Among the records below, how many lines contain "start"? State the number and nothing more.
- - - -
Source: an optimization exercise on an open RTL-to-GDS flow (aim: small area). Production flows keep margins and buffers that such runs may drop. In this exercise RTL edits were held to simulation tests only and were not proved equivalent to the original. Power is estimated from default activity; no workload was simulated.

==> flow/design.v <==
`default_nettype none
package apb_mon_pkg;
    typedef enum logic [1:0] {
        phase_idle   = 2'd0,
        phase_setup  = 2'd1,
        phase_access = 2'd2
    } apb_phase_t;
    typedef enum logic [1:0] {
        viol_no_enable        = 2'd0,
        viol_unstable         = 2'd1,
        viol_enable_held      = 2'd2,
        viol_enable_no_select = 2'd3
    } apb_viol_t;
    typedef logic [3:0] viol_vec_t;
    typedef logic [$clog2(64)-1:0] bin_idx_t;
endpackage
`default_nettype wire
`default_nettype none
module apb_bus_monitor (
    input  wire         apb_if_monitor,
    input  wire         rst,
    input  wire         presetn,
    input  wire         psel,
    input  wire         penable,
    input  wire         pwrite,
    input  wire [31:0]  paddr,
    input  wire [31:0]  pwdata,
    input  wire [31:0]  prdata,
    input  wire         pready,
    input  wire         pslverr,
    input  wire         wb_cyc,
    input  wire         wb_stb,
    input  wire         wb_we,
    input  wire [6:0]   wb_adr,
    input  wire [31:0]  wb_wdata,
    output logic        wb_ack,
    output logic [31:0] wb_rdata
);
    logic [1:0]  state;       
    logic        xfer_done;
    logic [5:0]  xfer_bin;
    logic [3:0]  viol_pulse;
    logic        cap_write;
    logic [31:0] cap_addr;
    logic [31:0] cap_wdata;
    logic       st_idle, st_setup, in_xfer, complete, changed, start;
    logic [1:0] state_next;
    logic [3:0] viol_now;
    assign st_idle  = (state == 2'd0);
    assign st_setup = (state == 2'd1);
    assign in_xfer  = (state == 2'd1) || (state == 2'd2);
    assign complete = in_xfer && psel && penable && pready;
    assign start    = st_idle && psel && !penable;
    assign changed  = (paddr != cap_addr) || (pwrite != cap_write) ||
                      (cap_write && (pwdata != cap_wdata));
    always_comb begin
        if (start)
            state_next = 2'd1;
        else if (psel && !complete && (st_setup ? penable : (state == 2'd2)))
            state_next = 2'd2;
        else
            state_next = 2'd0;
    end
    assign viol_now[0] = st_setup && !penable;
    assign viol_now[1] = in_xfer && psel && penable && changed;
    assign viol_now[2] = xfer_done && penable;
    assign viol_now[3] = penable && !psel;
    always_ff @(posedge apb_if_monitor) begin
        if (rst || !presetn) begin
            state      <= 2'd0;
            xfer_done  <= 1'b0;
            viol_pulse <= 4'd0;
        end else begin
            state      <= state_next;
            xfer_done  <= complete;
            viol_pulse <= viol_now;
        end
    end
    always_ff @(posedge apb_if_monitor) begin
        if (start) begin
            cap_write <= pwrite;
            cap_addr  <= paddr;
            cap_wdata <= pwdata;
        end
        if (complete) begin
            xfer_bin <= {pwrite, pslverr, paddr[31:28]};
        end
    end
    logic       wb_req, wr_flags, wr_ctrl, count_clear, count_enable;
    logic [3:0] flags_q;
    logic [3:0] clr_mask;
    assign wb_req      = wb_cyc && wb_stb && !wb_ack;
    assign wr_flags    = wb_req && wb_we && (wb_adr == 7'd64);
    assign wr_ctrl     = wb_req && wb_we && (wb_adr == 7'd66);
    assign count_clear = wr_ctrl && wb_wdata[1];
    assign clr_mask    = wr_flags ? wb_wdata[3:0] : 4'd0;
    always_ff @(posedge apb_if_monitor) begin
        if (rst) begin
            wb_ack       <= 1'b0;
            count_enable <= 1'b1;
            flags_q      <= 4'd0;
        end else begin
            wb_ack <= wb_req;
            if (wr_ctrl)
                count_enable <= wb_wdata[0];
            flags_q <= (flags_q & ~clr_mask) | viol_pulse;
        end
    end
    logic [15:0]   ring [4][16];
    logic [3:0]    phase;
    logic [4:0]    sweep;
    logic [5:0]    q_bin [8];
    logic [7:0]    q_pend;
    logic [2:0]    q_wp;
    logic [15:0]   viol_total;
    logic          clear_all;
    logic          rec;
    logic [5:0]    pos;
    logic [63:0]   pos_hot;
    logic [15:0]   rd_raw;
    logic          rd_valid;
    logic [7:0]    rd_match;
    logic [3:0]    rd_cnt;
    logic [16:0]   rd_sum;
    logic [15:0]   rd;
    logic          head_valid;
    logic [7:0]    q_due;
    assign clear_all = rst || count_clear;
    assign rec       = xfer_done && count_enable && !clear_all;
    assign pos       = {wb_adr[5:4], phase - wb_adr[3:0] - 4'd1};
    apb_mon_dec6 u_dec_pos (.a(pos), .y(pos_hot));
    for (genvar b = 0; b < 16; b++) begin : g_rd_ring
        logic [63:0] col;
        for (genvar i = 0; i < 64; i++) begin : g_col
            assign col[i] = ring[i/16][i%16][b];
        end
        apb_mon_rd_bit u_rd_bit (.d(col), .s(pos_hot), .y(rd_raw[b]));
    end
    always_comb begin
        for (int i = 0; i < 8; i++) begin
            rd_match[i] = q_pend[i] && (q_bin[i] == wb_adr[5:0]);
            q_due[i]    = q_pend[i] && (q_bin[i][3:0] == phase);
        end
    end
    apb_mon_popcount8 u_rd_cnt (.a(rd_match), .y(rd_cnt));
    assign rd_valid = {1'b0, pos[3:0]} < sweep;
    assign rd_sum   = {1'b0, rd_valid ? rd_raw : 16'd0} + {13'd0, rd_cnt};
    assign rd       = rd_sum[16] ? 16'hFFFF : rd_sum[15:0];
    assign head_valid = sweep[4];
    for (genvar r = 0; r < 4; r++) begin : g_ring
        logic [7:0]  due;
        logic [3:0]  cnt;
        logic [16:0] sum;
        logic [15:0] head_new;
        for (genvar i = 0; i < 8; i++) begin : g_due
            assign due[i] = q_due[i] && (q_bin[i][5:4] == 2'(r));
        end
        apb_mon_popcount8 u_cnt (.a(due), .y(cnt));
        assign sum      = {1'b0, head_valid ? ring[r][15] : 16'd0} + {13'd0, cnt};
        assign head_new = sum[16] ? 16'hFFFF : sum[15:0];
        always_ff @(posedge apb_if_monitor) begin
            ring[r][0] <= head_new;
            for (int i = 1; i < 16; i++)
                ring[r][i] <= ring[r][i-1];
        end
    end
    always_ff @(posedge apb_if_monitor) begin
        for (int i = 0; i < 8; i++) begin
            if (clear_all)
                q_pend[i] <= 1'b0;
            else if (rec && (q_wp == 3'(i)))
                q_pend[i] <= 1'b1;
            else if (q_due[i])
                q_pend[i] <= 1'b0;
            if (rec && (q_wp == 3'(i)))
                q_bin[i] <= xfer_bin;
        end
        if (rec)
            q_wp <= q_wp + 3'd1;
    end
    always_ff @(posedge apb_if_monitor) begin
        if (rst)
            phase <= 4'd0;
        else
            phase <= phase + 4'd1;
        if (clear_all)
            sweep <= 5'd0;
        else if (!sweep[4])
            sweep <= sweep + 5'd1;
    end
    always_ff @(posedge apb_if_monitor) begin
        if (clear_all)
            viol_total <= 16'd0;
        else if (count_enable && (|viol_pulse) && (viol_total != 16'hFFFF))
            viol_total <= viol_total + 16'd1;
    end
    logic [15:0] read_word;
    logic [15:0] rdata_q;
    always_comb begin
        if (!wb_adr[6])
            read_word = rd;
        else begin
            case (wb_adr[5:0])
                6'd0:    read_word = {12'd0, flags_q};
                6'd1:    read_word = viol_total;
                6'd2:    read_word = {15'd0, count_enable};
                default: read_word = 16'd0;
            endcase
        end
    end
    always_ff @(posedge apb_if_monitor) begin
        rdata_q <= read_word;
    end
    assign wb_rdata = {16'd0, rdata_q};
endmodule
- - - -
RESULT OF THE EXERCISE
4